The bearing points of the deflection lever are particularly smooth-running, durable and wear-resistant. A combination of a glass or carbon fibre-reinforced construction material such as PET-CF and a tribologically optimized material such as an Iglidur Tribo-Filament is ideal here. © Igus

Krause pulls another example of the new flexibility off the shelf: a bearing block for a shaft, printed a few days ago. The main body is made of fiber-reinforced filament. This ensures stability. For the bearing surface, on which the shaft runs at high speeds, the 3D printer uses a particularly wear-resistant tribofilament. "Our customers are delighted with these new printing options. Since the market launch of the expanded 3D printing service at Hannover Messe 2020, orders have been piling up." At present, 2K 3D printing still accounts for a small proportion of capacity. Depending on the complexity, up to several hundred 2K components are produced each week. Selective laser sintering (SLS) remains the big brother. In this process, 3D printers fuse wafer-thin layers of plastic powder to create the finished component. Up to 120,000 parts per week are produced on three SLS systems in Cologne. "Two-component printing is not yet possible with the SLS process. It is reserved for 3D printers that work with the FDM process."

No geometric restrictions

The FDM printers produce components from two plastics in just a few hours - usually faster than is possible with conventional subtractive processes. However, in order to guarantee this smooth process, designers must take the material properties into account in their CAD models. In most cases, the two plastics fuse at the interfaces as if they were two layers of the same material. The more similar the filaments are in terms of polymer compositions and processing temperatures, the better this fusion works. "As the 3D printer can switch between the materials at any time during 2K printing, there are no geometric limitations," explains Krause. "The plastics can surround each other, interlock with each other and alternate in layers." If the melting temperatures are too different and no fusion can take place, then designers should create so-called form-fit connections in the CAD software. In this case, at least two connection partners interlock. One example of such a mechanical fusion is the dovetail with its characteristic wedge shape, in which one narrow side widens to form a wide edge.

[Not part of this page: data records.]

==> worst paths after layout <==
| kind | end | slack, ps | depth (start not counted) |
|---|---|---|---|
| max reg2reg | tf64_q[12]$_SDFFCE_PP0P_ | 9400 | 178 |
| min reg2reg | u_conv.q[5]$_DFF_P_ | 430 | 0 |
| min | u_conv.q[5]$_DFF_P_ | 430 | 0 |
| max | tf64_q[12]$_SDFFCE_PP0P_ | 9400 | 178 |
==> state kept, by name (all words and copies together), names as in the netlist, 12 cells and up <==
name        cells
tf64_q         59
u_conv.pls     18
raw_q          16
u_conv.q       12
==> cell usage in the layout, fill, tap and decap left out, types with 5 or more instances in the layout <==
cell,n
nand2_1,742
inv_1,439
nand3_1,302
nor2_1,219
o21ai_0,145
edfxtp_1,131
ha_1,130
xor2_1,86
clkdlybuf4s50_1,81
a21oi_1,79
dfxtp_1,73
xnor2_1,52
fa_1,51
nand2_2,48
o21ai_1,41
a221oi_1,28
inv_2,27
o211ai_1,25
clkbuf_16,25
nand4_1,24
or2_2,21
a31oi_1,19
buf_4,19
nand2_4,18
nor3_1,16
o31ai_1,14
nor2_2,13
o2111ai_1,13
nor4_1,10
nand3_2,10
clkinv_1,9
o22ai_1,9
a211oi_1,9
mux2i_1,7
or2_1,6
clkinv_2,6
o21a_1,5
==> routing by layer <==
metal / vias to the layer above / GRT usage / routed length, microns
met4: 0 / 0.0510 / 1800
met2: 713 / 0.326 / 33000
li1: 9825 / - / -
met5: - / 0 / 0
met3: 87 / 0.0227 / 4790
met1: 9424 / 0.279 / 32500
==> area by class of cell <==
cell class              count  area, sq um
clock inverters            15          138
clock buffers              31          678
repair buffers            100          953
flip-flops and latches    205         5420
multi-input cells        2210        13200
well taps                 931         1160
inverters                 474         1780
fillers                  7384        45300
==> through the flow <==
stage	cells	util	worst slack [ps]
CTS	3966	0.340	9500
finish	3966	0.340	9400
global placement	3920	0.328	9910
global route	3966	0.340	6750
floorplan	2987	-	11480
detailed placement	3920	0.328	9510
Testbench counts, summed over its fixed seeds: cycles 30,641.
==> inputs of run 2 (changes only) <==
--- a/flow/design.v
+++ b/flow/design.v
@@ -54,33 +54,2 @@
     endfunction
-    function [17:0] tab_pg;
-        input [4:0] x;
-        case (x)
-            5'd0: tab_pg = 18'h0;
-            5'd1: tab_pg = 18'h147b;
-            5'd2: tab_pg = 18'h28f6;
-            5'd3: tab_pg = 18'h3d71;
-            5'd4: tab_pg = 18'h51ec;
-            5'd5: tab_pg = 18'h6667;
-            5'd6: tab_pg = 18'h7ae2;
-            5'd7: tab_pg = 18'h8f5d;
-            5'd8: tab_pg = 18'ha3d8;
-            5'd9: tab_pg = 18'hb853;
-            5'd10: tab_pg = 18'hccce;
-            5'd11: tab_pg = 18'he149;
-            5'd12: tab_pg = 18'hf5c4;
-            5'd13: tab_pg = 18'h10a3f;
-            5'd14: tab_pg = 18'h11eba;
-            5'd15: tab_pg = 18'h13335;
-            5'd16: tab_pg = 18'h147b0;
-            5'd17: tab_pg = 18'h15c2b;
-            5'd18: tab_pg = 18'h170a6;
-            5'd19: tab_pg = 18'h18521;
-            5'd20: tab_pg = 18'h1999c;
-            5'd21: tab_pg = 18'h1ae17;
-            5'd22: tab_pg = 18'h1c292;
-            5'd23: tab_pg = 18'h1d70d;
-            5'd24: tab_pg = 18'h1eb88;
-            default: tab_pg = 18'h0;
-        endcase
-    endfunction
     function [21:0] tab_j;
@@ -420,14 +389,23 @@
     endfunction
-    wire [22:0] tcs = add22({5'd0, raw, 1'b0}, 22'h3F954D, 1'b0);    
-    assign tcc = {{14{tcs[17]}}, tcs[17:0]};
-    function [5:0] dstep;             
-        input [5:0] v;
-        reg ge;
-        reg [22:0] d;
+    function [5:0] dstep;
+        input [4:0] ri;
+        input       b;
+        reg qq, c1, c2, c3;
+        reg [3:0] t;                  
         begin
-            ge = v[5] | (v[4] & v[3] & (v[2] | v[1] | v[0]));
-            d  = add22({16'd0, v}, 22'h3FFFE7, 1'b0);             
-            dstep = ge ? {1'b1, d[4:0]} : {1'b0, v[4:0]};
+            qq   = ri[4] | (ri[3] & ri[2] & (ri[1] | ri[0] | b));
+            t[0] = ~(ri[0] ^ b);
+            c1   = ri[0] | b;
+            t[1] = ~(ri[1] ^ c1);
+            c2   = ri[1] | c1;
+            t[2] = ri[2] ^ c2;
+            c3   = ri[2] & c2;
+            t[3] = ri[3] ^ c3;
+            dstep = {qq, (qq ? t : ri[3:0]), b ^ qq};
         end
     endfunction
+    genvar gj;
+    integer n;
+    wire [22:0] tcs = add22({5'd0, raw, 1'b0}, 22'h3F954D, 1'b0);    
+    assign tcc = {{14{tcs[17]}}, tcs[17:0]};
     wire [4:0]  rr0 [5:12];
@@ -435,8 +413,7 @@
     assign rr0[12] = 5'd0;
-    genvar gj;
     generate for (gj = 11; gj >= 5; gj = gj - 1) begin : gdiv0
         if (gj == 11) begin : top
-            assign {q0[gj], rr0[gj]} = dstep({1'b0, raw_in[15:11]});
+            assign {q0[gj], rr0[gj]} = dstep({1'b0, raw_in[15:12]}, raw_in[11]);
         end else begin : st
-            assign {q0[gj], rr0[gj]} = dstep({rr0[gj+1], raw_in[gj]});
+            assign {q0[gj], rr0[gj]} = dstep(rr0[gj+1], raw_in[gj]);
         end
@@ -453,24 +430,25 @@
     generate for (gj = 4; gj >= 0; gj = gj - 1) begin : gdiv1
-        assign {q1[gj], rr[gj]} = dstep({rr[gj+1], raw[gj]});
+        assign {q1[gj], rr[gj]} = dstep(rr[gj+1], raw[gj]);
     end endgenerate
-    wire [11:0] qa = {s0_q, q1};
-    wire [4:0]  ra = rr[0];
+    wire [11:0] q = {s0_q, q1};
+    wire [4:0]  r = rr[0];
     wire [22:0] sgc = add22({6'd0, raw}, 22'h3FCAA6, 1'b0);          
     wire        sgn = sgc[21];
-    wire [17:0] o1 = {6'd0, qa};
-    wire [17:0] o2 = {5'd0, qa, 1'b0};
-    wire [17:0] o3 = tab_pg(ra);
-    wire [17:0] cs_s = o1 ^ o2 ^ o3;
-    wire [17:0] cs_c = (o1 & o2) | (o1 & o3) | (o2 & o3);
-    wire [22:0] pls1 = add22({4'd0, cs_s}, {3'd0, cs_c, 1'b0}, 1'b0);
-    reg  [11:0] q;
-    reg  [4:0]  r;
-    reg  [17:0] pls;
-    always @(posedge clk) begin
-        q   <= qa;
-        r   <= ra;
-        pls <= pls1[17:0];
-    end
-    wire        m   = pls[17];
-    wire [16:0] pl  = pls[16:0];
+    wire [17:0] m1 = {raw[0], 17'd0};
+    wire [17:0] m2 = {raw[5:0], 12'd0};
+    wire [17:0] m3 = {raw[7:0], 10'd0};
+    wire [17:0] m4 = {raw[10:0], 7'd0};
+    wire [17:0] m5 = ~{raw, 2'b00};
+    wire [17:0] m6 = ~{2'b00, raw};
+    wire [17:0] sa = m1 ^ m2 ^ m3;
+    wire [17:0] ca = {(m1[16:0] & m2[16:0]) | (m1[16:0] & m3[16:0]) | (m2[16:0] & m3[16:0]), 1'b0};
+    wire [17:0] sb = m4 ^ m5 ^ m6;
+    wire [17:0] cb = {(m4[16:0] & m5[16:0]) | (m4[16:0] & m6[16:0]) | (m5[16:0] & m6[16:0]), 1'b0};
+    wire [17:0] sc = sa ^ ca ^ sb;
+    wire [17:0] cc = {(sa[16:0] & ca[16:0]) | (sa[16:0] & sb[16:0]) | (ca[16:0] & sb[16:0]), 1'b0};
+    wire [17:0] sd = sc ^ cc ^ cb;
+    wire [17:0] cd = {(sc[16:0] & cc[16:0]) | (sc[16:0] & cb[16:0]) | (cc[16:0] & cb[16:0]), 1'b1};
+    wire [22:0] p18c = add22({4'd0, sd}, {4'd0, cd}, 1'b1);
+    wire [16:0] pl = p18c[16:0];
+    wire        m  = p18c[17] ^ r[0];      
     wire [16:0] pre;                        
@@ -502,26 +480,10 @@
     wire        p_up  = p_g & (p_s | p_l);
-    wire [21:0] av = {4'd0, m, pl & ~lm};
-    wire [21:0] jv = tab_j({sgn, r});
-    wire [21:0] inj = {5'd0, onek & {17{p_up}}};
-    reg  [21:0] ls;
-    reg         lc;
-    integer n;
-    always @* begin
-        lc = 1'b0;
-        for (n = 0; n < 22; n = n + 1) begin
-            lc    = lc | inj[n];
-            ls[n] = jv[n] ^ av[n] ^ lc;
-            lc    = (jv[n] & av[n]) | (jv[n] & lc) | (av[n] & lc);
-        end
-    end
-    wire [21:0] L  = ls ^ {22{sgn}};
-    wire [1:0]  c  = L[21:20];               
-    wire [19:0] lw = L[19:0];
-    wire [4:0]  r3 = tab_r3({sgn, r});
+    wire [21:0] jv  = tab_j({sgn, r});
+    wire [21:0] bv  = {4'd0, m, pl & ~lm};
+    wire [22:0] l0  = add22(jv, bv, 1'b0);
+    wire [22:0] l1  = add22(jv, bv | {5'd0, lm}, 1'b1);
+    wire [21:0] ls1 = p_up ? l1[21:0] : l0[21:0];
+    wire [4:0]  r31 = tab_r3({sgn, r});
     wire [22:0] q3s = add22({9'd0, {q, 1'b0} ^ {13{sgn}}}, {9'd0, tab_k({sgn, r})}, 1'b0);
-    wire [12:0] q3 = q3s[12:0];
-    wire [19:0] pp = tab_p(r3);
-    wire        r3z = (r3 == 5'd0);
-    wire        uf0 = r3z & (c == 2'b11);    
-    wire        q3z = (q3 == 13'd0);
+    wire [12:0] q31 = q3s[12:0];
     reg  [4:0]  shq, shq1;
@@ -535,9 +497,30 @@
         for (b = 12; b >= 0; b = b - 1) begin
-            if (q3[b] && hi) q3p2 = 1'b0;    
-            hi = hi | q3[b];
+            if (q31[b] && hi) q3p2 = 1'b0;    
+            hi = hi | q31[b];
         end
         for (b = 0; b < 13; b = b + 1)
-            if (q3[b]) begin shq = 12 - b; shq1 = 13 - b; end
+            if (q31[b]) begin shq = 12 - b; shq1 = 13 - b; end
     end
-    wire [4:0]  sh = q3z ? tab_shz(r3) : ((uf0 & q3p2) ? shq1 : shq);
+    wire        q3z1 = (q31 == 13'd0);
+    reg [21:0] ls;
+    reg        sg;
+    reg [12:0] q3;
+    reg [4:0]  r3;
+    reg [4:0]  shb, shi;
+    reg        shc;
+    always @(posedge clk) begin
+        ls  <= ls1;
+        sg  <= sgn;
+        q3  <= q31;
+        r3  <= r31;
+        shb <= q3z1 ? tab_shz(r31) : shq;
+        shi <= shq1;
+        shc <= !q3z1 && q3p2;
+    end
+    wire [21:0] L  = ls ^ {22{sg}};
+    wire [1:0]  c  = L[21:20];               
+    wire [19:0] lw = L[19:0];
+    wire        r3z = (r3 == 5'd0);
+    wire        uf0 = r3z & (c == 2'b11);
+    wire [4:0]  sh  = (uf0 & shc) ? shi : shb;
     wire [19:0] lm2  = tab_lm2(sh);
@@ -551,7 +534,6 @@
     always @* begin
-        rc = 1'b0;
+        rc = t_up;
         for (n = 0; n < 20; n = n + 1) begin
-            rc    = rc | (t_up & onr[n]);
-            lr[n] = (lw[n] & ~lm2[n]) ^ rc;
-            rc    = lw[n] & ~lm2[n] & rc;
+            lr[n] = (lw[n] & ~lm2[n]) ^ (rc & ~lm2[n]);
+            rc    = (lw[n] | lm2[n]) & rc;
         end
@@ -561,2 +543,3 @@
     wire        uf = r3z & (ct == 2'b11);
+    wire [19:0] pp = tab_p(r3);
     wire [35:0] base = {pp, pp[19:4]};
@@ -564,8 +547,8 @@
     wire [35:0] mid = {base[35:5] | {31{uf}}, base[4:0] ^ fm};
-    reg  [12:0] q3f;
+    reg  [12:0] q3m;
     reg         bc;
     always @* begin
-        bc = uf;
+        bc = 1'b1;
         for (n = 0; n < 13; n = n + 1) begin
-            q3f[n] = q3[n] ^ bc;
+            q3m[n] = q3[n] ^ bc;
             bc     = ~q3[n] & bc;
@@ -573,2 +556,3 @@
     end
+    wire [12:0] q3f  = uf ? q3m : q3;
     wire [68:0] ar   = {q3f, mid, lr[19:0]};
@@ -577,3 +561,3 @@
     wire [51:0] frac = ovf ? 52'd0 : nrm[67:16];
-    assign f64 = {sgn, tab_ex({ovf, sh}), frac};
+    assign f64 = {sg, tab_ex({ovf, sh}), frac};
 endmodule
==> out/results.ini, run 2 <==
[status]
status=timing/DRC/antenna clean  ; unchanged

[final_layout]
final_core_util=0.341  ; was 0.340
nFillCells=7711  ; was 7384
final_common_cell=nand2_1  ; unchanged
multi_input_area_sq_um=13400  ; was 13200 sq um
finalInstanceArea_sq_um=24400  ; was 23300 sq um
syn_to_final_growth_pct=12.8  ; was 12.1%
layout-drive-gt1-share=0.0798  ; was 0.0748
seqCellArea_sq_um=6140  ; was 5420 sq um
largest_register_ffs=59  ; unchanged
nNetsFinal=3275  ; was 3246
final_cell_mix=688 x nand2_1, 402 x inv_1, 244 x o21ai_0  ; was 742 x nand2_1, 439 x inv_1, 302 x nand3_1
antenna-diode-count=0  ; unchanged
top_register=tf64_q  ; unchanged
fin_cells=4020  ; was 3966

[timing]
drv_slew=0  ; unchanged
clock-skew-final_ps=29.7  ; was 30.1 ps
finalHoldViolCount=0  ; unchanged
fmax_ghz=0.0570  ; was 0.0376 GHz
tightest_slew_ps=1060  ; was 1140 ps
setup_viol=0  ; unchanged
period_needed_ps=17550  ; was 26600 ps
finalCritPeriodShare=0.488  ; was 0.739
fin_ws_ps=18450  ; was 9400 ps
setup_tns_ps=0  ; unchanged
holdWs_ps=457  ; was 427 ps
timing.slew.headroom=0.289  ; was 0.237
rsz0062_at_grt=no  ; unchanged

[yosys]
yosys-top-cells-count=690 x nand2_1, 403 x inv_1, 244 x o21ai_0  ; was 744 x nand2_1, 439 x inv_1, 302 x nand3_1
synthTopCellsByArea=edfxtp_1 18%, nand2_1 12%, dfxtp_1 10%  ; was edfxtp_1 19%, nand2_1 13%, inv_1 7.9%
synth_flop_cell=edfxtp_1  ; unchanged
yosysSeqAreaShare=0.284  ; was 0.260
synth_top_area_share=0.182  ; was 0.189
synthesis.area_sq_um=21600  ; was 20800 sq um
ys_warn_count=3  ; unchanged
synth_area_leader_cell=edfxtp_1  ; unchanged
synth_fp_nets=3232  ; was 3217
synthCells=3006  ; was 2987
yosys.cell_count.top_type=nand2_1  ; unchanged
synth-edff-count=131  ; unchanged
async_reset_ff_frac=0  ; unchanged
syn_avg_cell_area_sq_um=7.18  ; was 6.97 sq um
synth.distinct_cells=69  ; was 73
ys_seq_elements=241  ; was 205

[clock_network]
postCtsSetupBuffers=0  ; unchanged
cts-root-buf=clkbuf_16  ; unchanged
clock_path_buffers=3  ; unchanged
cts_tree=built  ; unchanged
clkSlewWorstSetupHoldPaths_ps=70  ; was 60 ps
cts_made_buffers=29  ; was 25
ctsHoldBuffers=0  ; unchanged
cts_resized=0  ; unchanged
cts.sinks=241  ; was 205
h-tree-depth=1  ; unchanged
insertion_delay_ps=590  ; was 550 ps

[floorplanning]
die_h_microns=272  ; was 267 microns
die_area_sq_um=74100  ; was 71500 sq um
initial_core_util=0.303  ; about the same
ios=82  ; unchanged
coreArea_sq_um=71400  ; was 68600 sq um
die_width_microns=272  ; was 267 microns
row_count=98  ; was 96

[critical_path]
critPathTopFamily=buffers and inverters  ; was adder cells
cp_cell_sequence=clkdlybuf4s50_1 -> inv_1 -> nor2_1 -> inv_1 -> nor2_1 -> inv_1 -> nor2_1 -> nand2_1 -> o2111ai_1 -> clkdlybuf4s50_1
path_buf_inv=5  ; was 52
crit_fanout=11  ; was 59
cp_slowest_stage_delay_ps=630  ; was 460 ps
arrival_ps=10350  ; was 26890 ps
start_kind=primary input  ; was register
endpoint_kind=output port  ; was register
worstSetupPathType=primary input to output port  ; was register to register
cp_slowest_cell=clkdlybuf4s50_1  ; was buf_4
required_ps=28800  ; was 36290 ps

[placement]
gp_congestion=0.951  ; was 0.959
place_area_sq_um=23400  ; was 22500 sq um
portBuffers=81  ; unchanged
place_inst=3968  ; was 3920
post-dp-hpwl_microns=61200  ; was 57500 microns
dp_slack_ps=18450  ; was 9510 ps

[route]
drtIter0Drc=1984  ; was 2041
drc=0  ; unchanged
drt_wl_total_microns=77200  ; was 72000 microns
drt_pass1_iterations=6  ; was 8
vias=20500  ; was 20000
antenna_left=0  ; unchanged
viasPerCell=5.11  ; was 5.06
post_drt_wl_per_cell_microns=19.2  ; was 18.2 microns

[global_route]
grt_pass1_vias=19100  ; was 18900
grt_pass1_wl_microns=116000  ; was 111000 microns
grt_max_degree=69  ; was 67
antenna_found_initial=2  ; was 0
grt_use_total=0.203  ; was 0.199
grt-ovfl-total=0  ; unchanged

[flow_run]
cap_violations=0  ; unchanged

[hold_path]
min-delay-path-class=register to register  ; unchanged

Tom Krause, Head of Additive Manufacturing at Igus: "As the 3D printer can switch between materials at any time during 2K printing, there are no geometric limitations." © Igus

The ability to print with multiple materials is another milestone in 3D printing technology, which is establishing itself as a serious manufacturing process in more and more industries, including as an alternative to ablative processes such as turning or milling. A study by the IT industry association Bitkom shows that 32% of industrial companies were already using 3D printing in 2019. For example, to produce prototypes, spare parts, tools and small batches. In 2018 it was 28%, in 2016 only 20%. Many companies have now recognized the potential of 3D printing technology. Not only does it make production more flexible, it also saves costs and conserves resources. However, the technology is not a sure-fire success. Tom Krause: "Our 3D printing service is designed to offer individuals and companies the opportunity to benefit from additive manufacturing with little effort. From a technology that is gaining ground in manufacturing."